Repost from The San Francisco Chronicle- Editorials
[Editor: Here is the original 119-page California Council on Science & Technology report, (Part II). Also of interest, Part I of the Study. (Both are huge downloads – be patient.) See also a somewhat critical report by Ken Broder of AllGov. – RS]
As new study shows, we don’t know how dangerous fracking might beSan Francisco Chronicle, July 12, 2015
A long-anticipated scientific report about hydraulic fracturing, also called fracking, explains just how much we don’t know about the potential effects of chemicals used in the controversial oil extraction technique. The Legislature and California’s regulatory agencies need to heed the report’s warnings and insist on more data from oil companies about their activities.
“The environmental characteristics of many chemicals remain unknown,” write the authors of the report, which was conducted by the California Council on Science and Technology and Lawrence Berkeley National Laboratory.

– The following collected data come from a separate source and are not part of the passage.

**config.mk**
```make
export PLATFORM = sky130hd
export DESIGN_NAME = joystick_axis_calibrate_filter_top
export DESIGN_NICKNAME = d
export VERILOG_FILES = /design/src/rtl/jacf_pkg.sv /design/src/rtl/jacf_div.sv /design/src/rtl/joystick_axis_calibrate_filter_top.sv
export SDC_FILE = /design/constraint.sdc
export NUM_CORES = 2
export LEC_CHECK = 0
export BUFFER_PORTS_ARGS = -buffer_cell sky130_fd_sc_hd__buf_2
export CAP_MARGIN = 20
export CORE_MARGIN = 5
export CORE_UTILIZATION = 30
export DETAILED_ROUTE_END_ITERATION = 10
export GPL_ROUTABILITY_DRIVEN = 1
export SYNTH_ARGS = -nofsm -noshare
export SYNTH_HDL_FRONTEND = slang
export SYNTH_HIERARCHICAL = 1
export SYNTH_SLANG_ARGS = --single-unit
```
**constraint.sdc**
```tcl
create_clock -name clk_i -period 15.5 [get_ports clk_i]
set_clock_uncertainty 0.05 [all_clocks]
set_input_delay 0.775 -clock clk_i [delete_from_list [all_inputs] [get_ports clk_i]]
set_output_delay 0.775 -clock clk_i [all_outputs]
set_load 0.02 [all_outputs]
```
--- src/hw/rtl/bfca_ram.sv ---
// ----------------------------------------------------------------------------
// bfca_ram: generic single-write, single-read RAM
// One write port and one read port; the read data is registered.
// ----------------------------------------------------------------------------
module bfca_ram #(
   parameter int WIDTH = 8,
   parameter int DEPTH = 64
) (
   input  logic                     clock,
   input  logic                     wr_en,
   input  logic [$clog2(DEPTH)-1:0] wr_addr,
   input  logic [WIDTH-1:0]         wr_data,
   input  logic [$clog2(DEPTH)-1:0] rd_addr,
   output logic [WIDTH-1:0]         rd_data
);

   logic [WIDTH-1:0] mem [DEPTH];
   logic [WIDTH-1:0] rd_data_ff;

   // Write port and registered read port.
   always_ff @(posedge clock) begin
      if (wr_en) begin
         mem[wr_addr] <= wr_data;
      end
      rd_data_ff <= mem[rd_addr];
   end

   assign rd_data = rd_data_ff;

endmodule

--- config.mk ---
export PLATFORM = sky130hd
export DESIGN_NAME = bfca_ram
export DESIGN_NICKNAME = d
export VERILOG_FILES = /design/src/hw/rtl/bfca_ram.sv
export SDC_FILE = /design/constraint.sdc
export NUM_CORES = 1
export LEC_CHECK = 0
export BUFFER_PORTS_ARGS = -buffer_cell sky130_fd_sc_hd__buf_2
export CORE_AREA = 2 2 272 193
export CTS_CLUSTER_DIAMETER = 80
export DETAILED_ROUTE_END_ITERATION = 16
export DIE_AREA = 0 0 274 195
export PLACE_DENSITY = 0.57
export SLEW_MARGIN = 10
export SYNTH_ARGS = -nofsm -noshare
export SYNTH_HDL_FRONTEND = slang
export SYNTH_SLANG_ARGS = --single-unit
--- constraint.sdc ---
create_clock -name clock -period 2.5 [get_ports clock]
set_input_delay 0.125 -clock clock [delete_from_list [all_inputs] [get_ports clock]]
set_output_delay 0.125 -clock clock [all_outputs]
set_load 0.1 [all_outputs]
; After elaboration in Yosys (flattened, before gate mapping)
; Memories as Yosys holds them, arrays and structs flattened. A register that Yosys moved wholly into a read port is not among the register bits.
; Cells that the tools add are included.
[word_totals]
reg_bits = 0
mem_bits_rw = 512
in_bits = 22
out_inout_bits = 8
word_cells = 3
mem_count = 1
[classes]
n_mux = 2
[memory_table]
columns = name, words, width, read_ports, rd_clocked_by_memory_dff, write_ports, line_no
row1 = mem, 64, 8, 1, 1, 1, 17  ; logic [WIDTH-1:0] mem [DEPTH];
[op_table]
columns = op, count
row1 = 2-to-1 mux 1 bit, 2

; Logic depth before layout (Yosys ltp)
[depth]
depth_word = 2
ltp_mapped = 9
depth_no_buf = 5

; Worst setup path before layout
; Ideal clock, no wire load.
[synth_timing]
path_type = input -> register
startpoint = in rd_addr[1]
endpoint = reg rd_data_ff[3] (netlist: rd_data[3]), read port of mem
arrival_time_ns = 1.665
path_slack_ns = 0.707
stages = 7
path_buffers = 3
path_cell_list = buf_4 -> buf_2 -> buf_2 -> mux4_2 -> mux4_2 -> o21ai_1 -> o41ai_1
[synth_rtl]
columns = element, line_no
row1 = "start, declared", 13  ; input logic [$clog2(DEPTH)-1:0] rd_addr,
row2 = "end, declared", 18  ; logic [WIDTH-1:0] rd_data_ff;

==> reports/metrics.csv <==
stage,metric,value,unit
synth,synth-main-ff-cell,edfxtp_1,
power_and_ir_drop,vdd_ir_drop_max,505,uV
timing,worst_slew_margin_rel,38.5,%
global_route,grt_usage,18.1,%
floorplanning,die_area,0.0534,mm2
floorplanning,dieWidth,274,um
clock_network,tritoncts.num_buffers,49,
worst_hold_path,start_point_of_the_worst_min_delay_path,rd_addr[5],
detailed_routing,detailed_route_drc_error_count,0,
power_and_ir_drop,total_power,18.2,mW
finish,postLayoutCellArea,0.0236,mm2
detailed_routing,route.antenna.remaining_nets,0,
timing,post-route-period-util,80.8,%
clock_network,postCtsHoldBufs,2,
worst_setup_path,crit_path_max_fanout,1,
placed_design,gp_routability_congestion,0.847,
synth,synth_async_sr_flop_share,0,%
detailed_routing,drt_iter0_markers,917,
synth,synth_top_area_share,76.2,%
detailed_routing,finalWirelength,47.4,mm
worst_setup_path,critical_path_slowest_stage_cell,mux4_2,
global_route,first_global_vias,9935,
clock_network,cts-root-buf,clkbuf_16,
synth,synthDistinctLibCells,40,
placed_design,io_buffers,29,
global_route,first_pass_grt_wire_length,69.6,mm
placed_design,placedInstanceArea,0.0219,mm2
timing,hold_slack,0.0368,ns
synth,synthMostInstantiatedCell,edfxtp_1,
synth,ys_ff_latch,520,
clock_network,max-clock-path-buffers,3,
placed_design,dp_slack,0.131,ns
synth,synth.net_count,962,
timing,report.final.slew_viol_count,0,
floorplanning,initial_core_util,39.9,%
detailed_routing,detail_route.vias_per_cell,5.45,
worst_setup_path,cp_data_required_time,2.93,ns
worst_setup_path,critical_path.max_stage_delay,0.46,ns
timing,maxClockFrequency,495,MHz
synth,number_of_cells_produced_by_synthesis,940,
synth,number_of_enable_flip_flop_cells_after_synthesis,512,
worst_setup_path,critPathArrivalTime,2.46,ns
floorplanning,io-pin-count,30,
floorplanning,die_y,195,um
timing,finalSetupViolations,0,
power_and_ir_drop,power.static_leakage,7.56,nW
synth,yosys-top-cells-area,"edfxtp_1 76%, mux4_2 14%, nor2_1 1.5%, mux2i_1 1.1%, dfxtp_1 0.79%",
timing,finalClockSkew,0.0306,ns
timing,hold_viol,0,
synth,post_synthesis_cell_area,0.0202,mm2
clock_network,tritoncts,yes,
clock_network,number_of_h_tree_branching_levels,2,
timing,post-route-worst-setup-slack,0.479,ns
finish,number_of_nets_in_the_final_layout,1121,
worst_hold_path,hold_path_class,primary input to register,
timing,finalSetupTns,0,ns
run_status,run_status,completed,
synth,netlist_top_cells_count,"512 x edfxtp_1, 126 x mux4_2, 83 x nor2_1, 23 x mux2i_1, 19 x nand2_1",
clock_network,cts_post_setup_buffers_inserted,0,
global_route,largest_net_degree_at_the_start_of_global_routing,65,
worst_setup_path,worst_r2r_startpoint,mem[24][4],
flow_run,maxcap_violations,0,
global_route,overflow_left_after_global_routing,0,
worst_setup_path,cp_cell_sequence,"mux4_2, mux2_2, o221a_2, nor3_1, o32ai_1",
power_and_ir_drop,power_density_relative_to_cell_area,772,mW/mm2
synth,synthesis.area_per_instance,21.5,um2
detailed_routing,drt_pre_antenna_iters,4,
detailed_routing,avgRoutedWirePerCell,26.1,um
worst_setup_path,reg2reg_slack,0.48,ns
synth,yosys_warnings,0,
timing,rsz_0062_raised_after_global_routing,false,
synth,synth_area_leader_cell,edfxtp_1,
clock_network,post_cts_resize_count,0,
clock_network,worst_setup_hold_path_clk_slew,0.06,ns
clock_network,worst_skew_pair_latency,0.58,ns
detailed_routing,routed-via-count,9887,
finish,post_route_cells_drive_above_1_share,32.3,%
finish,area_growth,16.8,%
worst_setup_path,endpoint_kind,register,
synth,seq_area_frac_synth,77.0,%
timing,tightest_slew,0.922,ns
clock_network,numClockSinks,520,
worst_setup_path,launching_element_of_the_worst_setup_path,mem[24][4],
floorplanning,row_count,69,
global_route,grt_antenna_before_repair,2,
floorplanning,core-area,0.0506,mm2
worst_setup_path,startpoint_type,register,
worst_setup_path,critPathKind,register to register,
placed_design,post-dp-hpwl,30.8,mm
timing,post-route-min-period,2.02,ns
kinds of logic (layout without fill, tap and decap cells):
group / Yosys count / in the layout / synth area share [%]
flip-flops: 520 / 520 / 77.0
AO/OA/AOI/OAI: 54 / 54 / 2.07
AND/OR/NAND/NOR: 153 / 153 / 3.39
multiplexers: 162 / 162 / 15.9
other: 0 / 1 / 0
buffers and inverters: 51 / 250 / 1.57
worst max-delay path: cells and delay by family, from the launching register on:
kind            cells  cell delay (ns)
compound gates      2             0.41
flops               1             0.38
mux                 2             0.77
simple gates        1             0.34
power by group:
| part | total, mW | internal, mW | switching (mW) |
|---|---|---|---|
| sequential | 9.68 | 9.65 | 0.0361 |
| clock | 7.40 | 4.21 | 3.19 |
| combinational | 1.10 | 0.395 | 0.701 |
| total | 18.2 | 14.3 | 3.93 |
per-stage QoR:
stage | utilization [%] | instances
6_report | 46.6 | 1814
5_1_grt | 46.6 | 1814
4_1_cts | 46.6 | 1813
3_5_place_dp | 43.4 | 1720
3_3_place_gp | 43.4 | 1720
2_1_floorplan | - | 940
layout by cell type (no fill, tap or decap), drive strengths merged, types with 3 or more instances in the layout:
cell / synthesis / routed
a211oi: 4 / 4
a21oi: 3 / 3
a221oi: 6 / 6
a22oi: 3 / 3
buf: 34 / 156
bufinv: 0 / 4
clkbuf: 17 / 69
clkinv: 0 / 16
dfxtp: 8 / 8
edfxtp: 512 / 512
mux2: 13 / 13
mux2i: 23 / 23
mux4: 126 / 126
nand2: 19 / 19
nand2b: 7 / 7
nand3: 13 / 13
nand3b: 3 / 3
nor2: 83 / 83
nor2b: 14 / 14
nor3: 7 / 7
o2111ai: 3 / 3
o21ai: 4 / 4
o221ai: 8 / 8
o22ai: 8 / 8
o2bb2ai: 3 / 3
area by class of cell:
type	instances	area (um2)
Timing Repair Buffer	159	1260
Clock inverter	23	244
Multi-Input combinational cell	369	4320
Clock buffer	68	1350
Sequential cell	520	15500
Tap cell	674	843
Fill cell	4250	27000
Antenna cell	1	2.50
per-layer routing:
layer  part of all wire (%)  track usage (%)
met5                  0.027                0
met1                     49             28.9
met4                    2.0             4.33
met2                     43             25.4
met3                    5.8             3.59
sequential cells by signal, indices dropped and copies added (netlist names):
name and cells:
mem 512, rd_data 8
worst paths after layout:
path / end / cells after the start
worst max-delay path: rd_data[4] / 5
worst min-delay path: rd_data[0] / 3
worst max register to register: rd_data[4] / 5
worst min register to register: rd_data[4] / 3
No activity file was read; power rests on OpenSTA's default activity.
`src/hw/rtl/bfca_pkg.sv`:
```
// ----------------------------------------------------------------------------
// bfca_pkg: shared types and constants of the bloom filter check/add block
// Holds default sizes, hash constants, result codes, the job descriptor
// that goes from front to back, and the back state encoding.
// ----------------------------------------------------------------------------
package bfca_pkg;

   // Default sizes, handed to the top level as parameter defaults.
   localparam int DEF_MAX_FILTER_BITS = 65536;
   localparam int DEF_MAX_KEY_BYTES   = 64;
   localparam int DEF_MAX_HASHES      = 32;

   // Widest key length that the job descriptor carries (up to 2047 bytes).
   localparam int JOB_LEN_W = 11;

   // Hash constants.
   localparam logic [31:0] SEED0 = 32'h9747_b28c;
   localparam logic [31:0] MIX_M = 32'h5bd1_e995;

   // Register indexes of the configuration port.
   localparam logic [7:0] CSR_NUM_BITS   = 8'd0;
   localparam logic [7:0] CSR_NUM_HASHES = 8'd1;

   // Result status codes.
   typedef enum logic [1:0] {
      ST_ABSENT   = 2'd0,
      ST_PRESENT  = 2'd1,
      ST_NOCONFIG = 2'd2,
      ST_TOO_LONG = 2'd3
   } status_type;

   // What the back has to do with a finished key.
   typedef enum logic [1:0] {
      JOB_HASH     = 2'd0,
      JOB_NOCONFIG = 2'd1,
      JOB_TOO_LONG = 2'd2
   } job_kind_type;

   typedef struct packed {
      logic                 add;
      job_kind_type         kind;
      logic [JOB_LEN_W-1:0] len;
   } job_type;

   // Status that the back shows the front.
   typedef struct packed {
      logic clearing;
      logic key_free;
   } back_stat_type;

   typedef enum logic [4:0] {
      B_CLEAR, B_IDLE, B_NEXT, B_RD, B_CAP,
      B_K1, B_K2, B_H1, B_H2, B_T1, B_T2, B_F1, B_F2,
      B_PDIV, B_PRD, B_PCHK, B_DONE
   } back_state_type;

endpackage

```
`src/hw/rtl/bfca_front.sv`:
```
// ----------------------------------------------------------------------------
// bfca_front: key byte intake
// Accepts key bytes, stores them in the key buffer, counts the length and
// flags overflow, and on the last byte queues a classified job.
// ----------------------------------------------------------------------------
module bfca_front
   import bfca_pkg::*;
#(
   parameter int MAX_KEY_BYTES = DEF_MAX_KEY_BYTES
) (
   input  logic                             clock,
   input  logic                             reset,
   input  logic                             req_tvalid,
   output logic                             req_tready,
   input  logic [7:0]                       req_tdata,
   input  logic                             req_tlast,
   input  logic                             req_tuser,
   input  logic [16:0]                      num_bits,
   input  back_stat_type                    bstat,
   input  logic                             q_full,
   output logic                             job_push,
   output job_type                          job,
   output logic                             buf_we,
   output logic [$clog2(MAX_KEY_BYTES)-1:0] buf_waddr,
   output logic [7:0]                       buf_wdata
);

   localparam int LEN_W = $clog2(MAX_KEY_BYTES + 1);
   localparam int KA_W  = $clog2(MAX_KEY_BYTES);

   logic [LEN_W-1:0] len_ff, len_in;
   logic             ovf_ff, ovf_in;
   logic             hold_ff, hold_in;
   logic             accept;
   logic             fits;
   logic [LEN_W-1:0] len_nx;
   logic             ovf_nx;

   // The buffer is held from a key's last byte until the back has hashed it.
   assign req_tready = !bstat.clearing && !hold_ff && !q_full;
   assign accept     = req_tvalid && req_tready;
   assign fits       = (len_ff < LEN_W'(MAX_KEY_BYTES));
   assign len_nx     = fits ? len_ff + LEN_W'(1) : len_ff;
   assign ovf_nx     = ovf_ff || !fits;

   assign buf_we    = accept && fits;
   assign buf_waddr = len_ff[KA_W-1:0];
   assign buf_wdata = req_tdata;

   // Classify the finished key.
   always_comb begin
      job.add = req_tuser;
      job.len = JOB_LEN_W'(len_nx);
      if (num_bits == 17'd0) begin
         job.kind = JOB_NOCONFIG;
      end else if (ovf_nx) begin
         job.kind = JOB_TOO_LONG;
      end else begin
         job.kind = JOB_HASH;
      end
   end

   assign job_push = accept && req_tlast;

   // Length, overflow and buffer hold.
   always_comb begin
      len_in  = len_ff;
      ovf_in  = ovf_ff;
      hold_in = hold_ff;
      if (bstat.key_free) begin
         hold_in = 1'b0;
      end
      if (accept) begin
         if (req_tlast) begin
            len_in  = '0;
            ovf_in  = 1'b0;
            hold_in = 1'b1;
         end else begin
            len_in = len_nx;
            ovf_in = ovf_nx;
         end
      end
   end

   always_ff @(posedge clock) begin
      if (reset) begin
         len_ff  <= '0;
         ovf_ff  <= 1'b0;
         hold_ff <= 1'b0;
      end else begin
         len_ff  <= len_in;
         ovf_ff  <= ovf_in;
         hold_ff <= hold_in;
      end
   end

endmodule

```
`config.mk`:
```
export PLATFORM = sky130hd
export DESIGN_NAME = bfca_front
export DESIGN_NICKNAME = d
export VERILOG_FILES = /design/src/hw/rtl/bfca_pkg.sv /design/src/hw/rtl/bfca_front.sv
export SDC_FILE = /design/constraint.sdc
export NUM_CORES = 1
export LEC_CHECK = 0
export ABC_CLOCK_PERIOD_IN_PS = 2020
export BUFFER_PORTS_ARGS = -buffer_cell sky130_fd_sc_hd__buf_2
export CAP_MARGIN = 25
export CORE_UTILIZATION = 40
export DETAILED_ROUTE_END_ITERATION = 8
export GPL_TIMING_DRIVEN = 0
export PLACE_DENSITY = 0.83
export SLEW_MARGIN = 0
export SYNTH_ARGS = -nofsm -noshare
export SYNTH_HDL_FRONTEND = slang
export SYNTH_SLANG_ARGS = --single-unit
export TNS_END_PERCENT = 1
```
`constraint.sdc`:
```
create_clock -name clock -period 2.02 [get_ports clock]
set_input_delay 0.202 -clock clock [delete_from_list [all_inputs] [get_ports clock]]
set_output_delay 0.202 -clock clock [all_outputs]
set_load 0.01 [all_outputs]
```
---- Word level (Yosys, flattened, before mapping) ----
Cells that the tools add are included.
operators by class
  add/subtract/negate cells ............... 1
  $lt $le $gt $ge ......................... 1
  mux-type cells .......................... 8
  reduce and logical (&&, ||, !) cells .... 11
operator list
  kind                                         number
  zero test 17 bit                             1
  2-to-1 mux 7 bit                             2
  adder 7 x 1 -> 7 bit, second input constant  1
  < comparator 7 bit, second input constant    1
  logical AND 1 bit                            5
  zero test 1 bit                              4
  2-to-1 mux 1 bit                             4
  2-to-1 mux 2 bit                             2
  logical OR 1 bit                             1
word-level totals
  register bits ........................... 9
  bits of input ports ..................... 33
  output and inout port bits .............. 31
  word-level logic and storage cells ...... 24

---- Depth between registers and ports, before layout ----
  word-level depth ........................ 5
  mapped depth ............................ 5
  depth with buffers taken out ............ 5

---- Worst setup path after synthesis ----
Ideal clock, no wire load.
  path type ............................... input port to output port
  start ................................... input num_bits[12]
  end ..................................... output job[12] (netlist name)
  data arrival time ....................... 1,162 ps
  data required time ...................... 1,818 ps
  slack ................................... 656 ps
  stages .................................. 4
  path buffers ............................ 0
  cell sequence ........................... nor4_1 -> nand4_1 -> nor4_1 -> nor2_1
RTL lines
  item                line              source
  start: declaration  bfca_front.sv:18  input logic [16:0] num_bits,
  end: declaration    bfca_front.sv:22  output job_type job,

---- Worst setup path after layout ----
  start ................................... register hold_ff
  end ..................................... output job_push
between the ends
  word-level cells in the longest chain between the ends .. 5
RTL lines
  item                            line              source
  start: declaration              bfca_front.sv:33  logic hold_ff, hold_in;
  start signal: assignment        bfca_front.sv:93  hold_ff <= hold_in;
  zero test 1 bit                 bfca_front.sv:40  assign req_tready = !bstat.clearing && !hold_ff && !q_full;
  logical AND 1 bit (2 in a row)  bfca_front.sv:40
  logical AND 1 bit               bfca_front.sv:41  assign accept = req_tvalid && req_tready;
  logical AND 1 bit               bfca_front.sv:63  assign job_push = accept && req_tlast;
  end: declaration                bfca_front.sv:21  output logic job_push,
No other way between the ends.

==> reports/qor.txt <==
Post-DP HPWL -> 1.58 mm
Layout Nets -> 181
Top post-synthesis cells by area -> dfxtp_1 24%, buf_4 19%, xnor2_1 4.8%, nor2_1 4.6%, a21oi_1 3.4%
EDFF count, synth -> 0
R2r endpoint -> len_ff[2]$_SDFFE_PP0P_
Reg2reg path depth -> 4
Mapped Cells -> 90
YS warnings -> 0
RR Startpoint -> hold_ff$_SDFF_PP0_
Drt drc -> 0
Ys flop type -> dfxtp_1
Clock tree root driver cell -> clkbuf_4
Num CTS Buffers -> 3
Cell family contributing the most delay on the critical path -> simple AND/OR/NAND/NOR gates
DR pass1 iterations -> 6
Outcome -> finished clean
Classification of the worst-slack hold path -> input pin to flop
Slew Viols, Final -> 0
Die height -> 44.9 um
Placeable Area -> 0.00173 mm^2
Antenna diodes -> 0
Synthesis-to-finish area growth -> 42.6%
CTS resizes -> 0
TritonCTS clock tree -> built
R2R Setup Slk -> 0.59 ns
Slew HR -> 64.0%
WP data arrival -> 1.59 ns
Post-synth cell types -> 36
Min Clock Period, post-route -> 1.79 ns
#FFs+latches synth -> 9
Crit Path Category -> flop to primary output
First-pass GRT wire length -> 3.16 mm
CTS clk-pin slew, worst paths -> 0.06 ns
GRT Total Usage -> 21.2%
Crit start category -> flop
Critical path depth -> 3
Clock sinks -> 9
CP bufs+invs -> 1
Site Rows -> 15
Initial antenna violation count -> 0
Clk_skew -> 0.000303 ns
Asr flop ratio synth -> 0%
Post-Route WL -> 1.90 mm
Post-synth top area share -> 24.4%
Final setup vio count -> 0
DRT antenna net count -> 0
DP Area -> 0.00102 mm^2
Placer Congestion -> 0.824
Power density cells -> 394 mW/mm^2
Total grt overflow -> 0
Crit. End Element -> primary output
Max Cap Violations -> 0
CTS Hold Buffers Added -> 0
Layout cells sized above 1 -> 54.8%
Vias -> 814
Synthesized cell area -> 737 um^2
Max IR drop VDD -> 0.237 mV
Clk buf depth -> 2
Hold_ws -> 0.258 ns
H-tree level count -> 1
Die W -> 44.9 um
Maximum clock frequency -> 558 MHz
Leak pwr -> 0.000572 uW
Max stage delay cell, worst path -> nor4b_2
Setup TNS -> 0 ns
Crit path required time -> 1.82 ns
Final instance area -> 0.00105 mm^2
PortBufs -> 49
Seq/Total Area, Yosys -> 24.4%
Die Area -> 0.00202 mm^2
Slew @ Worst Pin -> 0.538 ns
Vias/cell -> 4.76
Setup crit start -> hold_ff$_SDFF_PP0_
CP cell instances -> nor4b_2, and2_1, buf_2
DRT iter0 DRCs -> 19
Largest net degree at the start of global routing -> 11
CP Capture Point -> job_push
Area leader, netlist -> dfxtp_1
Crit-path max cell delay -> 0.53 ns
Number of global-route vias before repair -> 750
Total power -> 414 uW
Initial Util -> 42.7%
Avg Cell Area, Syn -> 8.19 um^2
Crit-path max FO -> 6
Clk Latency, worst-skew pair -> 0.26 ns
Period utilization -> 88.6%
Setup repair after global routing missed its margin -> false
Io pins -> 64
# Post-CTS Setup Buffers -> 0
Fin util -> 60.9%
Hold Vio Cnt, Final -> 0
Wire per inst -> 11.1 um
File: src/hw/rtl/bfca_pkg.sv
// ----------------------------------------------------------------------------
// bfca_pkg: shared types and constants of the bloom filter check/add block
// Holds default sizes, hash constants, result codes, the job descriptor
// that goes from front to back, and the back state encoding.
// ----------------------------------------------------------------------------
package bfca_pkg;

   // Default sizes, handed to the top level as parameter defaults.
   localparam int DEF_MAX_FILTER_BITS = 65536;
   localparam int DEF_MAX_KEY_BYTES   = 64;
   localparam int DEF_MAX_HASHES      = 32;

   // Widest key length that the job descriptor carries (up to 2047 bytes).
   localparam int JOB_LEN_W = 11;

   // Hash constants.
   localparam logic [31:0] SEED0 = 32'h9747_b28c;
   localparam logic [31:0] MIX_M = 32'h5bd1_e995;

   // Register indexes of the configuration port.
   localparam logic [7:0] CSR_NUM_BITS   = 8'd0;
   localparam logic [7:0] CSR_NUM_HASHES = 8'd1;

   // Result status codes.
   typedef enum logic [1:0] {
      ST_ABSENT   = 2'd0,
      ST_PRESENT  = 2'd1,
      ST_NOCONFIG = 2'd2,
      ST_TOO_LONG = 2'd3
   } status_type;

   // What the back has to do with a finished key.
   typedef enum logic [1:0] {
      JOB_HASH     = 2'd0,
      JOB_NOCONFIG = 2'd1,
      JOB_TOO_LONG = 2'd2
   } job_kind_type;

   typedef struct packed {
      logic                 add;
      job_kind_type         kind;
      logic [JOB_LEN_W-1:0] len;
   } job_type;

   // Status that the back shows the front.
   typedef struct packed {
      logic clearing;
      logic key_free;
   } back_stat_type;

   typedef enum logic [4:0] {
      B_CLEAR, B_IDLE, B_NEXT, B_RD, B_CAP,
      B_K1, B_K2, B_H1, B_H2, B_T1, B_T2, B_F1, B_F2,
      B_PDIV, B_PRD, B_PCHK, B_DONE
   } back_state_type;

endpackage
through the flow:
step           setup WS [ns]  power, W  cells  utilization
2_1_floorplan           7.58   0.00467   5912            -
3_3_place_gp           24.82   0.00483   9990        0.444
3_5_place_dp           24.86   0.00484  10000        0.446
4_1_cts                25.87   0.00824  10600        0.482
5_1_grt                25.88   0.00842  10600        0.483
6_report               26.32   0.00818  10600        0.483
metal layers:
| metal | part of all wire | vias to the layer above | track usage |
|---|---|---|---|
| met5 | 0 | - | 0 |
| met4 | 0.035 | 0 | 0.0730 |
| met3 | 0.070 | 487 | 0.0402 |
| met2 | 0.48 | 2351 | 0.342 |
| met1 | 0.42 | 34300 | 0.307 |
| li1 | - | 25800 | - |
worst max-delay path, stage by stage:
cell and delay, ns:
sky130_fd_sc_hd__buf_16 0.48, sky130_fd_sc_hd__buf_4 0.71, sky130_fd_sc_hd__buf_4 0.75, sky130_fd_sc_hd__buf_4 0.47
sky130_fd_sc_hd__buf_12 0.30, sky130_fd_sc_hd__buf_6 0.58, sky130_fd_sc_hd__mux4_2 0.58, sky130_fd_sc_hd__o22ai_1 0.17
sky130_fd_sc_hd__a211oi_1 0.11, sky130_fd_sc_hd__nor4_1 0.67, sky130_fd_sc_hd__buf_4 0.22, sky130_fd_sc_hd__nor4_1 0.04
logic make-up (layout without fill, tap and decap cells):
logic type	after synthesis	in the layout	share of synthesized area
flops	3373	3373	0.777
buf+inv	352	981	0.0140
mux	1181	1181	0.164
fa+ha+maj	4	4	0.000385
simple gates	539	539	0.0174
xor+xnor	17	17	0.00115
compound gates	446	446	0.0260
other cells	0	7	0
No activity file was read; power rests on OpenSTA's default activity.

“We lack information to determine if these chemicals would present a threat to human health or the environment if released to groundwater or other environmental media.”
The report concludes that we don’t know the risks and hazards associated with some two-thirds of the additives used in fracking, and the toxicity of more than half of the chemicals used in it.
That’s completely unacceptable, which is why the report’s authors suggest limiting the use of chemicals with “unknown environmental profiles.”
Considering the fact that there’s the potential for contamination (of both food and water sources) linked to fracking, the suggestion isn’t much of a stretch.
The report also suggests the need for a stronger regulatory response to current practices. Even the researchers, for example, were surprised to learn that recycled wastewater from the oil fields is being used on crops.
State Sen. Fran Pavley, D-Agoura Hills, has authored a bill, SB248, that requires a new inspections and data recording process for well operations. Last week, Pavley said she intends to amend her bill to include some of the report’s recommendations.
“The scientists are emphatic that state regulators must protect underground sources of drinkable water from being contaminated by fracking in shallow wells and other potentially unsafe practices,” Pavley said in a statement. We agree with that conclusion, and we urge the Legislature to take action to protect consumers and the environment.